═════ Exercise inputs
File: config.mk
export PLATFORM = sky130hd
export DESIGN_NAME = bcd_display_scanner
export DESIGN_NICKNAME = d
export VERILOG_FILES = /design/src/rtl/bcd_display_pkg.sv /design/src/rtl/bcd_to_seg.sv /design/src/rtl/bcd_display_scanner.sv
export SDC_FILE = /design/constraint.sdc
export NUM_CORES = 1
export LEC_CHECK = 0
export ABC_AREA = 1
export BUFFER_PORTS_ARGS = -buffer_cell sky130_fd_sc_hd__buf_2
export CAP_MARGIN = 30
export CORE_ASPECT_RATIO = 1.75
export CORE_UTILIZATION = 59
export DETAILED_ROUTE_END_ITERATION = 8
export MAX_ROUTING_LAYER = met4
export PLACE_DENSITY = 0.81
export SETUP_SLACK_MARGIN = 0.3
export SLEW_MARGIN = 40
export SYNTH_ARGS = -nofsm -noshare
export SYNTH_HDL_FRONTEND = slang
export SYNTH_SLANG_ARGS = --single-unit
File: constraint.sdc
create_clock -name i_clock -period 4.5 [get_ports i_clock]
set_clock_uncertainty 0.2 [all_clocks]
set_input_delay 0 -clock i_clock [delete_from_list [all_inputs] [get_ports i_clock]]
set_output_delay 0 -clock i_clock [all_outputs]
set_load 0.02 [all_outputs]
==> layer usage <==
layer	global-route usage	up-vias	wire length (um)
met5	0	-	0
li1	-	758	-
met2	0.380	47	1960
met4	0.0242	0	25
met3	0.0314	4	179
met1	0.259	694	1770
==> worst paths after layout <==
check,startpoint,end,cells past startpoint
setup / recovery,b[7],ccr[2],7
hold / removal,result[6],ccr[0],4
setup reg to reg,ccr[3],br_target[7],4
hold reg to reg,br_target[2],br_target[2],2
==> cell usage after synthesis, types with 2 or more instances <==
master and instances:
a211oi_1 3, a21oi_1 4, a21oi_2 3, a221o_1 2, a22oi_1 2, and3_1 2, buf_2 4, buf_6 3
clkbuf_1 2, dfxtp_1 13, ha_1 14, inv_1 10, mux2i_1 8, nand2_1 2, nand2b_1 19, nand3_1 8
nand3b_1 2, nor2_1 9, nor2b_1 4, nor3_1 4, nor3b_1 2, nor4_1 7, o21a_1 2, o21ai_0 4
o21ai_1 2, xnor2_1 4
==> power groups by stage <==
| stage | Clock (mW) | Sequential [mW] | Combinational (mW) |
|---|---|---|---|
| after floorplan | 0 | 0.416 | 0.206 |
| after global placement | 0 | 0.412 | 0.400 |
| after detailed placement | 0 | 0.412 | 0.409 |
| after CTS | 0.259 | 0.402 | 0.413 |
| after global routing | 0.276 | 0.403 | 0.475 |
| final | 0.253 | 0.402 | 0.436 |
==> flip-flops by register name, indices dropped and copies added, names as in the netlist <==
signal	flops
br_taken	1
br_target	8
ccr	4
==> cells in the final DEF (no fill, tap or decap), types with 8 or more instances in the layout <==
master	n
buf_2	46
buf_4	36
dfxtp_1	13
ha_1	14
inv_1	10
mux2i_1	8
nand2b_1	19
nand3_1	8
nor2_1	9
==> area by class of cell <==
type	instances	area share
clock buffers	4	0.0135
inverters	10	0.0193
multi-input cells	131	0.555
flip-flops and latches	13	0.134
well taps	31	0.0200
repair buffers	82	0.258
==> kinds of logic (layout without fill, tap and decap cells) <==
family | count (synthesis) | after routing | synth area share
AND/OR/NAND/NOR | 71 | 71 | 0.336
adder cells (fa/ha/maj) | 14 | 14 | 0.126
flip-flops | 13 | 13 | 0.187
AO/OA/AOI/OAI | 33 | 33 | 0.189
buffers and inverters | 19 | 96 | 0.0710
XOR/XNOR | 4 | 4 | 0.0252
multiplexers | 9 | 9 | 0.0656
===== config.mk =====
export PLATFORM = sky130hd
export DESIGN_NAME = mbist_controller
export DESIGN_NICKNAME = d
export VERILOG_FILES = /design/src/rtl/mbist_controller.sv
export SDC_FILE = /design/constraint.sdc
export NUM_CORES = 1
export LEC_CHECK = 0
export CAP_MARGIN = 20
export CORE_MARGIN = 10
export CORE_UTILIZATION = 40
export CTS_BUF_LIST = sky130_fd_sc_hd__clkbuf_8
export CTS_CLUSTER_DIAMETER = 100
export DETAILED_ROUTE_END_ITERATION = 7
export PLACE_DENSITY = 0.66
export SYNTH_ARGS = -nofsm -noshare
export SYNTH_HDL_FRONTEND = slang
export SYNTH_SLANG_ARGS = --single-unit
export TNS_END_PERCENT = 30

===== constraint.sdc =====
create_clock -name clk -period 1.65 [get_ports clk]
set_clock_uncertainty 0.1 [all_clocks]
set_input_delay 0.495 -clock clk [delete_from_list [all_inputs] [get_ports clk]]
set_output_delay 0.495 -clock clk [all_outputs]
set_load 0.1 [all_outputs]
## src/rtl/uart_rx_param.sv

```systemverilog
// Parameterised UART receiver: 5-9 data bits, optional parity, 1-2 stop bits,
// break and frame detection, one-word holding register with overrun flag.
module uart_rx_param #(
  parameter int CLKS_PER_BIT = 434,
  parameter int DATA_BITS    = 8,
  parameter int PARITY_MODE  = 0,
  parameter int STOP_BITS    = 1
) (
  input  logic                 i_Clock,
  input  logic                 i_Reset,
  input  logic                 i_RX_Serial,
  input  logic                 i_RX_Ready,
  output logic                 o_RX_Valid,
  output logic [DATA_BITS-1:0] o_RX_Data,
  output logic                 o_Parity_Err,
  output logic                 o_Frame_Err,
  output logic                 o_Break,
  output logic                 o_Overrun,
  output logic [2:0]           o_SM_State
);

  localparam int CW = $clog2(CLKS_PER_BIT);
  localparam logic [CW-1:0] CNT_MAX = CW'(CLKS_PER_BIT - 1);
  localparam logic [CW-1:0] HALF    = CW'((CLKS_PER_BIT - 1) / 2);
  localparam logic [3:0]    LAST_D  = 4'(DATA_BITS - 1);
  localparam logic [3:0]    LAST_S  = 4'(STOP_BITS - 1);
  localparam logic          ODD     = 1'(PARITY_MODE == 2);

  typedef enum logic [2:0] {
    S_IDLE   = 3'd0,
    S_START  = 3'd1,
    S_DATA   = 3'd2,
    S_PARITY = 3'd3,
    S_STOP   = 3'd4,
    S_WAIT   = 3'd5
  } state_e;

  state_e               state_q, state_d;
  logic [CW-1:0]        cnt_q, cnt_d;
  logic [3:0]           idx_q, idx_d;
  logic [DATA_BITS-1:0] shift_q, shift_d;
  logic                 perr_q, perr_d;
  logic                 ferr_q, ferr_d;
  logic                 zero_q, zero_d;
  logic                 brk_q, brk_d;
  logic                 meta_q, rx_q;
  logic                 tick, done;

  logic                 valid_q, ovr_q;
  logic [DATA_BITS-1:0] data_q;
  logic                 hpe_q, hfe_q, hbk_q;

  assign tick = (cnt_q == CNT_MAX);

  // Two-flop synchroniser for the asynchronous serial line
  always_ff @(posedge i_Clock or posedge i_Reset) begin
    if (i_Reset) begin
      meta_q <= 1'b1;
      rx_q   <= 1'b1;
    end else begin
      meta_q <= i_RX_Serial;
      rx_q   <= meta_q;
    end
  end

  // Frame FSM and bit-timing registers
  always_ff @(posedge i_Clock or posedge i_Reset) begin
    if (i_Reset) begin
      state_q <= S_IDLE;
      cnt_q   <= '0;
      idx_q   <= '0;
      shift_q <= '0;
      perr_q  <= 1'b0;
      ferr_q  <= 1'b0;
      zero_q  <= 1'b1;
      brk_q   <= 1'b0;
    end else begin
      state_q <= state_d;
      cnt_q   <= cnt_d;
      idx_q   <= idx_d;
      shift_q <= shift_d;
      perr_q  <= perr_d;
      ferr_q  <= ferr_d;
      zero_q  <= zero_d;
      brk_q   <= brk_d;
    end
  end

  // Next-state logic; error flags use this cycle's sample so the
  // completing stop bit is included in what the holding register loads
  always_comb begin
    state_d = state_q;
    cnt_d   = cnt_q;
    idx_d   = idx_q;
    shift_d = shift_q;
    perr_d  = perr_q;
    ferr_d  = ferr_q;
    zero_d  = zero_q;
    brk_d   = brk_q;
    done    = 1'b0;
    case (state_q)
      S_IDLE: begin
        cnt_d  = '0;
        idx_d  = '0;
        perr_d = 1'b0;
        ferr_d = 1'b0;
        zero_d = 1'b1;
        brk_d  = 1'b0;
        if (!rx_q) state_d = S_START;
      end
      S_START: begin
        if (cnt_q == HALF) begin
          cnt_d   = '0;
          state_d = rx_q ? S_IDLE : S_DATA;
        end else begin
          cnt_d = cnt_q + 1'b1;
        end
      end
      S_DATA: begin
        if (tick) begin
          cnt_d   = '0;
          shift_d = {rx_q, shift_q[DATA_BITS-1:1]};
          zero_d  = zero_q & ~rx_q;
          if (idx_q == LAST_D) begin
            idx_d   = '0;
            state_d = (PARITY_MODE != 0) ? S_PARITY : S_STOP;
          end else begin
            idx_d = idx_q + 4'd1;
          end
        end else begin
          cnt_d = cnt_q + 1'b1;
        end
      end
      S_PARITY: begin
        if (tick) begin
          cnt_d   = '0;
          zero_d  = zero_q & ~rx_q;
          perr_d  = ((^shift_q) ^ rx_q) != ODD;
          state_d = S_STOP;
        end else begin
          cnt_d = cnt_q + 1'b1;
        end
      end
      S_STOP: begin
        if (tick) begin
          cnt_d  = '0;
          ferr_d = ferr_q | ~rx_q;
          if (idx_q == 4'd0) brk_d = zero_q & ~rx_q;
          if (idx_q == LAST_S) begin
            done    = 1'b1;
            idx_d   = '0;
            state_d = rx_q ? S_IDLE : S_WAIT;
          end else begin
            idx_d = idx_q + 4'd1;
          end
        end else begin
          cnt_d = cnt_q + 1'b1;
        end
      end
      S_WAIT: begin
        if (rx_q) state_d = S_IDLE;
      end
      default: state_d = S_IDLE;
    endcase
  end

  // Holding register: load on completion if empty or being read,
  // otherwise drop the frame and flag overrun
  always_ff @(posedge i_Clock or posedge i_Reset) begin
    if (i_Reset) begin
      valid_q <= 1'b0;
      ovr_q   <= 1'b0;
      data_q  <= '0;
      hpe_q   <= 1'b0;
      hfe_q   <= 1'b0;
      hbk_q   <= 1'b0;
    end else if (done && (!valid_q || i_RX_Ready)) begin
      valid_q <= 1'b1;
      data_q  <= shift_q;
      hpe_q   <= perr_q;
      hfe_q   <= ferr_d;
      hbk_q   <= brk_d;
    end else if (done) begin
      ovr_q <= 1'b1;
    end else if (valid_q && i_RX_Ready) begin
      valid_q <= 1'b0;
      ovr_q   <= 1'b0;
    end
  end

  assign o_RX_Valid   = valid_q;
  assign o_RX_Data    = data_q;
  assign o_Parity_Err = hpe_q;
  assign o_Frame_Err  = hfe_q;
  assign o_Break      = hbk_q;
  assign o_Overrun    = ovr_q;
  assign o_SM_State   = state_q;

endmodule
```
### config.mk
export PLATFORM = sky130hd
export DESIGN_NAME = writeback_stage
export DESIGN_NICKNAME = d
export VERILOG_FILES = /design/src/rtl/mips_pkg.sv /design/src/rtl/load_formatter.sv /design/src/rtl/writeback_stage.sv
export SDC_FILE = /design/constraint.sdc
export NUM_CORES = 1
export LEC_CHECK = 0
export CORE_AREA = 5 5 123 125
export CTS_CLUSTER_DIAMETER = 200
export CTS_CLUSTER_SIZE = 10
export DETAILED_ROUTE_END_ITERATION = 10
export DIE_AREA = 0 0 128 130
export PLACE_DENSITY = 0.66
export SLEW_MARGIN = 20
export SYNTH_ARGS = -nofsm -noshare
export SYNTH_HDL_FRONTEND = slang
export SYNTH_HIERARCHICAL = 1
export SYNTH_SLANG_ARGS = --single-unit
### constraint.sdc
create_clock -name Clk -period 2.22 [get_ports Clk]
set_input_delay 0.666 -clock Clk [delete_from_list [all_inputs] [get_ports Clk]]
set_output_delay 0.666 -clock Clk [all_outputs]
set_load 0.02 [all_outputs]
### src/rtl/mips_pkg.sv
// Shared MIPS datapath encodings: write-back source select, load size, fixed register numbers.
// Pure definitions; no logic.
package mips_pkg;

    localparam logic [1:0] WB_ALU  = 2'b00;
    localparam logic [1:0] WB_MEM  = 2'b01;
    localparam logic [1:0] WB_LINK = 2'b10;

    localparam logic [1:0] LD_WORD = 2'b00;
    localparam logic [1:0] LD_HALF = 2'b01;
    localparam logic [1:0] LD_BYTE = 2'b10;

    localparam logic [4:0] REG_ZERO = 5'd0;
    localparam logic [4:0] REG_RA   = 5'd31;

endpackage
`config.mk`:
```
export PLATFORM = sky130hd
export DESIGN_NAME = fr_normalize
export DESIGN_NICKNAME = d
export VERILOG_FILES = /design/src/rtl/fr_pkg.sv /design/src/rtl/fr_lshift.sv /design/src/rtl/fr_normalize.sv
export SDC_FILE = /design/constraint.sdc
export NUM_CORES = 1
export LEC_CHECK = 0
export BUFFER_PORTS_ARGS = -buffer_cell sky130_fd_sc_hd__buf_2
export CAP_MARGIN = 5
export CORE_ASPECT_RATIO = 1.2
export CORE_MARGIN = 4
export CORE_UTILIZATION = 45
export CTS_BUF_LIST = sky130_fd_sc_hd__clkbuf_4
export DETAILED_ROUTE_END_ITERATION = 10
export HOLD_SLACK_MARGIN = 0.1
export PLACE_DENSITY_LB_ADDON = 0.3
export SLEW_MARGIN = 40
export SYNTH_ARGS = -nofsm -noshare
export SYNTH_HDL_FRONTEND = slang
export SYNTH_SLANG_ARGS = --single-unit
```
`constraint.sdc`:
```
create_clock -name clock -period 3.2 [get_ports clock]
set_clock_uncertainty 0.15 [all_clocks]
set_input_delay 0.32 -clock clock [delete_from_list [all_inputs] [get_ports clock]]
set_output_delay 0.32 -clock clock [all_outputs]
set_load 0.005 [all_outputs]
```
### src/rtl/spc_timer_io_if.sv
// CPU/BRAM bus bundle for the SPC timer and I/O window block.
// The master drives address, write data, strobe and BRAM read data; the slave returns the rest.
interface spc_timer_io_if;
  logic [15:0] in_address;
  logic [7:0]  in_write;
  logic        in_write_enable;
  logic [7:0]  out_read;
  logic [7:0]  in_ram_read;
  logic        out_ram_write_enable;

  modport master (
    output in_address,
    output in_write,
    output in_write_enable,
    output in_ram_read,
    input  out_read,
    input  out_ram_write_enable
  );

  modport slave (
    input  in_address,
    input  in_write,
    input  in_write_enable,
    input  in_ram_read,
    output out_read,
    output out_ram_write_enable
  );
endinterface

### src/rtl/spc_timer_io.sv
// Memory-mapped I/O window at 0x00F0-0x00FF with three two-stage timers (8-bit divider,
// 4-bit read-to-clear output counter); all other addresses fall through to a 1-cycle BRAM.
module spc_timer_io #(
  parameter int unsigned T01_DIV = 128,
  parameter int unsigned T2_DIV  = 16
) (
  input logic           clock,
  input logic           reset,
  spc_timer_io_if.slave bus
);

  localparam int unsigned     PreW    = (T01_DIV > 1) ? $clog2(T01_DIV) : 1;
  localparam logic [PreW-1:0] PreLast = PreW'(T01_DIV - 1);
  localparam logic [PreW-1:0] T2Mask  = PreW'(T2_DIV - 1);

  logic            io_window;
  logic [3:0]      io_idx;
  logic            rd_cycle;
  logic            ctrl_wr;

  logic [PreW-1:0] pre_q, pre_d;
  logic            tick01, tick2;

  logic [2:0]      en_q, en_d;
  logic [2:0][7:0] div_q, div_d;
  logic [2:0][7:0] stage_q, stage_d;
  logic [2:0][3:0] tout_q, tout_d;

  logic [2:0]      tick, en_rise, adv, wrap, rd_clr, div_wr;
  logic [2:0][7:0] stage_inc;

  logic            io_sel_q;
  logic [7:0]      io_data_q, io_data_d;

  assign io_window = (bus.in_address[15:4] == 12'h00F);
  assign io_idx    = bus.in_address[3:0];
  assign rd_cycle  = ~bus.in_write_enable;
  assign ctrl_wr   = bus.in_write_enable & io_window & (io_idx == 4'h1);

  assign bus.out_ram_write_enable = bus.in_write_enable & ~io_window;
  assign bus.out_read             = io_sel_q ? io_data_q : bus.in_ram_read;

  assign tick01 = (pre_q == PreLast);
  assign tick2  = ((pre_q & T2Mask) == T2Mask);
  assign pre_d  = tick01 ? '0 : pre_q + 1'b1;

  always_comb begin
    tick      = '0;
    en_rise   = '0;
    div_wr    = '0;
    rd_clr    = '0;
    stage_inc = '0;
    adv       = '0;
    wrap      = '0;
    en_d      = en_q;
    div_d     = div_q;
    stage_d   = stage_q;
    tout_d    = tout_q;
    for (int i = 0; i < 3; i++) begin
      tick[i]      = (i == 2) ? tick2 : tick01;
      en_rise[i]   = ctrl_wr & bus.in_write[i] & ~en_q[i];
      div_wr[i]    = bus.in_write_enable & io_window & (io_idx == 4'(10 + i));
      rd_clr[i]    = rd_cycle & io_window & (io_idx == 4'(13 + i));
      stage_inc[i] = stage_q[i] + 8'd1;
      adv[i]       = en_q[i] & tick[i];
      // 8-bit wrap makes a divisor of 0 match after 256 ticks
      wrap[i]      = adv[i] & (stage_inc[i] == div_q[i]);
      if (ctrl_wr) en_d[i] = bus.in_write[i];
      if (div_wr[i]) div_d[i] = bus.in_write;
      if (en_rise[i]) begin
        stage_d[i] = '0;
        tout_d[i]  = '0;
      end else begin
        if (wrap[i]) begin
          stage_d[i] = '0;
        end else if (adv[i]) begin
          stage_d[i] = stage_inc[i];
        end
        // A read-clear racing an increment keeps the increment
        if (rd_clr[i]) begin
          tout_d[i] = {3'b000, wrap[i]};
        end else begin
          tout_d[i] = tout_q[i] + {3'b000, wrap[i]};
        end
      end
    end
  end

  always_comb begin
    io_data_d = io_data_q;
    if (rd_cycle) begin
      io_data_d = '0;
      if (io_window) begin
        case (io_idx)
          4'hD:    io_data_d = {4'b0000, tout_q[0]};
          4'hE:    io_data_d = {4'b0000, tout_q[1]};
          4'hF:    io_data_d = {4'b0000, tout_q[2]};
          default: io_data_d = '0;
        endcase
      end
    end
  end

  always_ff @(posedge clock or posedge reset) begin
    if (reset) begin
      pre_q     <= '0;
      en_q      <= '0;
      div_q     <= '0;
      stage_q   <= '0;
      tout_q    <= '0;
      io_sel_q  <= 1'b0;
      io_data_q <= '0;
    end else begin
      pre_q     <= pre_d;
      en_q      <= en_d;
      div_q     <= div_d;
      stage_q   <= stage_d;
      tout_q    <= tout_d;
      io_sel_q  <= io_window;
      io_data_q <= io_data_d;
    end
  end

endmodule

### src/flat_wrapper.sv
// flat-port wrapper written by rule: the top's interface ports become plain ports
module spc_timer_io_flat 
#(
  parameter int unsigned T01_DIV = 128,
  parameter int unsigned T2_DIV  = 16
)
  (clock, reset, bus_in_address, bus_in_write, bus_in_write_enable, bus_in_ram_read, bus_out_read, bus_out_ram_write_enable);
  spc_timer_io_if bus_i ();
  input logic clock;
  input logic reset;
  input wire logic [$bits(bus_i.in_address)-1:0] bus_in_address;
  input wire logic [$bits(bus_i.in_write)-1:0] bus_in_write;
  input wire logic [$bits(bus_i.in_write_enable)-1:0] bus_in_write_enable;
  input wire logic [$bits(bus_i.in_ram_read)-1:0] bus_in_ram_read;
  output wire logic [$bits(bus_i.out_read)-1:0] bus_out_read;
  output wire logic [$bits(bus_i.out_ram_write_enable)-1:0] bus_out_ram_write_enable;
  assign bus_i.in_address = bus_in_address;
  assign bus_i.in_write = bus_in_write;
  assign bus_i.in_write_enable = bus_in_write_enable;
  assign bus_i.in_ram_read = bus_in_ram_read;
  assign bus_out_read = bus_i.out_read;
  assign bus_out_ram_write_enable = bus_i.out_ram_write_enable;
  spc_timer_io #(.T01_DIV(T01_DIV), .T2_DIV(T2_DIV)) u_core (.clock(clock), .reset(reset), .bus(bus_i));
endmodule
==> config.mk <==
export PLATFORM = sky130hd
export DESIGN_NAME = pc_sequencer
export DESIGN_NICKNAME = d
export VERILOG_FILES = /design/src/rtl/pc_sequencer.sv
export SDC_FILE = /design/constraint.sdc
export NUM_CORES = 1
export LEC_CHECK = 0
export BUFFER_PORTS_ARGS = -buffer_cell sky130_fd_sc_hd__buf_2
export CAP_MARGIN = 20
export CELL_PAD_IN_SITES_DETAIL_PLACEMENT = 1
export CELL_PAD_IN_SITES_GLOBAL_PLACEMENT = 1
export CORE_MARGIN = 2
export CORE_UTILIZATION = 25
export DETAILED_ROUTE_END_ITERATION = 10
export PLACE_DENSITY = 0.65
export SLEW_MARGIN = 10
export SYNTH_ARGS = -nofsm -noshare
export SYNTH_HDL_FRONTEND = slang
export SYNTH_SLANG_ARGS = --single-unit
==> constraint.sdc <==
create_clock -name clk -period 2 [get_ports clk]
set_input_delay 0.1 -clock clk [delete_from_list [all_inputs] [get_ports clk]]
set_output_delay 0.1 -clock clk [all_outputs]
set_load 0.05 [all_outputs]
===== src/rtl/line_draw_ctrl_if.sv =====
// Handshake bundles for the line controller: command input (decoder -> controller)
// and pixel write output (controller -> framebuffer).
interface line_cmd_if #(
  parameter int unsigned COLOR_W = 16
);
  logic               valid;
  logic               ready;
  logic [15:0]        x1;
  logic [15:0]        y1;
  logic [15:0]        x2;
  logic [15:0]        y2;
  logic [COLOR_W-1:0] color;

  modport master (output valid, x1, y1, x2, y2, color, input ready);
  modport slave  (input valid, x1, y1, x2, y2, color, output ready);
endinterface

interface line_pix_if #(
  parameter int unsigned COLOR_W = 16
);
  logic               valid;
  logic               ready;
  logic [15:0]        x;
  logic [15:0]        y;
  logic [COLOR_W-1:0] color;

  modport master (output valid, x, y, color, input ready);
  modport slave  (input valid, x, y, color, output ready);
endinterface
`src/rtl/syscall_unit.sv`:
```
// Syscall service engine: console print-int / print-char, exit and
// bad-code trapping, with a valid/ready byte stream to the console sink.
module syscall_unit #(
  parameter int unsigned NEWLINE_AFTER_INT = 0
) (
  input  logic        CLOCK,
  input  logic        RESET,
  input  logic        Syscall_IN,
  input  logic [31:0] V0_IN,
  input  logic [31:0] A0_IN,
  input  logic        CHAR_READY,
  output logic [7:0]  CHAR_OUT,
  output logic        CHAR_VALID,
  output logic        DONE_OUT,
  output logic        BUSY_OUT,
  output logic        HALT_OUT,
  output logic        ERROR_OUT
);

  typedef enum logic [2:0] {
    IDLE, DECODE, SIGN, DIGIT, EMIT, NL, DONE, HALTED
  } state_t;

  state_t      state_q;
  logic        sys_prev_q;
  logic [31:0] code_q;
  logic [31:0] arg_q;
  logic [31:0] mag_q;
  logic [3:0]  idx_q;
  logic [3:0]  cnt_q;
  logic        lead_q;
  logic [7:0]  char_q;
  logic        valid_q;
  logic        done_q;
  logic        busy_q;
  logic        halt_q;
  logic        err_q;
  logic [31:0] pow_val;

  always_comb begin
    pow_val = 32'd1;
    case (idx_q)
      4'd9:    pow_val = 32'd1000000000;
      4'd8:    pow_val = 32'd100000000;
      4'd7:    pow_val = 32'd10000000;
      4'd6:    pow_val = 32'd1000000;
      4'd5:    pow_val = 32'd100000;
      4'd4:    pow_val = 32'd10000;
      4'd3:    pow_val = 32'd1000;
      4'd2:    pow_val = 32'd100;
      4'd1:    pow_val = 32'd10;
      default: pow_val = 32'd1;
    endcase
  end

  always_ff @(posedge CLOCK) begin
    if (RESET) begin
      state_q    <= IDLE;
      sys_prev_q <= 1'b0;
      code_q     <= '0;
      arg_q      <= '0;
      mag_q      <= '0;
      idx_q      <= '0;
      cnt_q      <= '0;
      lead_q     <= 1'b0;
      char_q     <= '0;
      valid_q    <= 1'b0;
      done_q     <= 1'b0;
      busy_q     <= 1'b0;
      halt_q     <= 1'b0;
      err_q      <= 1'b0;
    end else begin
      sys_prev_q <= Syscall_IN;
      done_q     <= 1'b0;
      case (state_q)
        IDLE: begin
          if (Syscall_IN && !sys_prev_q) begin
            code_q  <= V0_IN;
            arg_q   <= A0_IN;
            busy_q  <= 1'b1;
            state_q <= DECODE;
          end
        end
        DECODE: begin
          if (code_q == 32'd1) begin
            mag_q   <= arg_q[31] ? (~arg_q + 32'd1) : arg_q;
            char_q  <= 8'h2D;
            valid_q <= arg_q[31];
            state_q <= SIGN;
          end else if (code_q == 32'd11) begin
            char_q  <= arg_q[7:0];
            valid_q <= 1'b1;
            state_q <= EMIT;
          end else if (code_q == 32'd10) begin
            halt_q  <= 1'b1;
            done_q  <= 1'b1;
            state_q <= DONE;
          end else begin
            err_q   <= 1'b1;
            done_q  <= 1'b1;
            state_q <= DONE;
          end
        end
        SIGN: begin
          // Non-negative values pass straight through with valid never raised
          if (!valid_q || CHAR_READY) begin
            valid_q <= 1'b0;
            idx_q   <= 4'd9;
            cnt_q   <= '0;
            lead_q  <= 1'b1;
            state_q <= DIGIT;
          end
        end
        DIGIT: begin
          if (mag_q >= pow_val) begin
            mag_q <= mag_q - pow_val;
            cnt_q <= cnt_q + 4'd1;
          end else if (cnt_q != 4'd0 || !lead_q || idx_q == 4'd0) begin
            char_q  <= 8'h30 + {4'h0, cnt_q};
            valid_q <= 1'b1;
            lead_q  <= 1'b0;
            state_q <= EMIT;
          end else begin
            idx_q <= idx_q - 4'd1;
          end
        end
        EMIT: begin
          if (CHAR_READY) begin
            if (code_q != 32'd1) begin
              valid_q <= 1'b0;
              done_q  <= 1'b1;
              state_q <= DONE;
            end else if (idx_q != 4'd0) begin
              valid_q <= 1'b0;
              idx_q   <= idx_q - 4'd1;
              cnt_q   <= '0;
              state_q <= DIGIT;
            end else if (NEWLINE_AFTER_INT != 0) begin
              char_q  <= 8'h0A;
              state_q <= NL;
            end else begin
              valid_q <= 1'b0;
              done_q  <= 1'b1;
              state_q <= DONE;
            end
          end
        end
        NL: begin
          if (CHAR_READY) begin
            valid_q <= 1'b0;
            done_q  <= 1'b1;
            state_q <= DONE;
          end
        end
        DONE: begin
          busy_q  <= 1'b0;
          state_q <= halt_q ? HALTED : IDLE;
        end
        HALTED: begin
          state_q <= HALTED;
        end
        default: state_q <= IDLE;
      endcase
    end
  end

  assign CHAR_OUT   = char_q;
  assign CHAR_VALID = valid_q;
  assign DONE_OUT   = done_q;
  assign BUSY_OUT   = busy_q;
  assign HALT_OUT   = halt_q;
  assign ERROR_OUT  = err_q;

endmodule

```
══════════
◆ Exercise directions: Write out exactly the lines that fall from the line with "### src/rtl/spc_timer_io.sv" to the line with "stage_inc[i] = stage_q[i] + 8'd1;" in the records above, keeping both ends.

◆ Exercise output:
### src/rtl/spc_timer_io.sv
// Memory-mapped I/O window at 0x00F0-0x00FF with three two-stage timers (8-bit divider,
// 4-bit read-to-clear output counter); all other addresses fall through to a 1-cycle BRAM.
module spc_timer_io #(
  parameter int unsigned T01_DIV = 128,
  parameter int unsigned T2_DIV  = 16
) (
  input logic           clock,
  input logic           reset,
  spc_timer_io_if.slave bus
);

  localparam int unsigned     PreW    = (T01_DIV > 1) ? $clog2(T01_DIV) : 1;
  localparam logic [PreW-1:0] PreLast = PreW'(T01_DIV - 1);
  localparam logic [PreW-1:0] T2Mask  = PreW'(T2_DIV - 1);

  logic            io_window;
  logic [3:0]      io_idx;
  logic            rd_cycle;
  logic            ctrl_wr;

  logic [PreW-1:0] pre_q, pre_d;
  logic            tick01, tick2;

  logic [2:0]      en_q, en_d;
  logic [2:0][7:0] div_q, div_d;
  logic [2:0][7:0] stage_q, stage_d;
  logic [2:0][3:0] tout_q, tout_d;

  logic [2:0]      tick, en_rise, adv, wrap, rd_clr, div_wr;
  logic [2:0][7:0] stage_inc;

  logic            io_sel_q;
  logic [7:0]      io_data_q, io_data_d;

  assign io_window = (bus.in_address[15:4] == 12'h00F);
  assign io_idx    = bus.in_address[3:0];
  assign rd_cycle  = ~bus.in_write_enable;
  assign ctrl_wr   = bus.in_write_enable & io_window & (io_idx == 4'h1);

  assign bus.out_ram_write_enable = bus.in_write_enable & ~io_window;
  assign bus.out_read             = io_sel_q ? io_data_q : bus.in_ram_read;

  assign tick01 = (pre_q == PreLast);
  assign tick2  = ((pre_q & T2Mask) == T2Mask);
  assign pre_d  = tick01 ? '0 : pre_q + 1'b1;

  always_comb begin
    tick      = '0;
    en_rise   = '0;
    div_wr    = '0;
    rd_clr    = '0;
    stage_inc = '0;
    adv       = '0;
    wrap      = '0;
    en_d      = en_q;
    div_d     = div_q;
    stage_d   = stage_q;
    tout_d    = tout_q;
    for (int i = 0; i < 3; i++) begin
      tick[i]      = (i == 2) ? tick2 : tick01;
      en_rise[i]   = ctrl_wr & bus.in_write[i] & ~en_q[i];
      div_wr[i]    = bus.in_write_enable & io_window & (io_idx == 4'(10 + i));
      rd_clr[i]    = rd_cycle & io_window & (io_idx == 4'(13 + i));
      stage_inc[i] = stage_q[i] + 8'd1;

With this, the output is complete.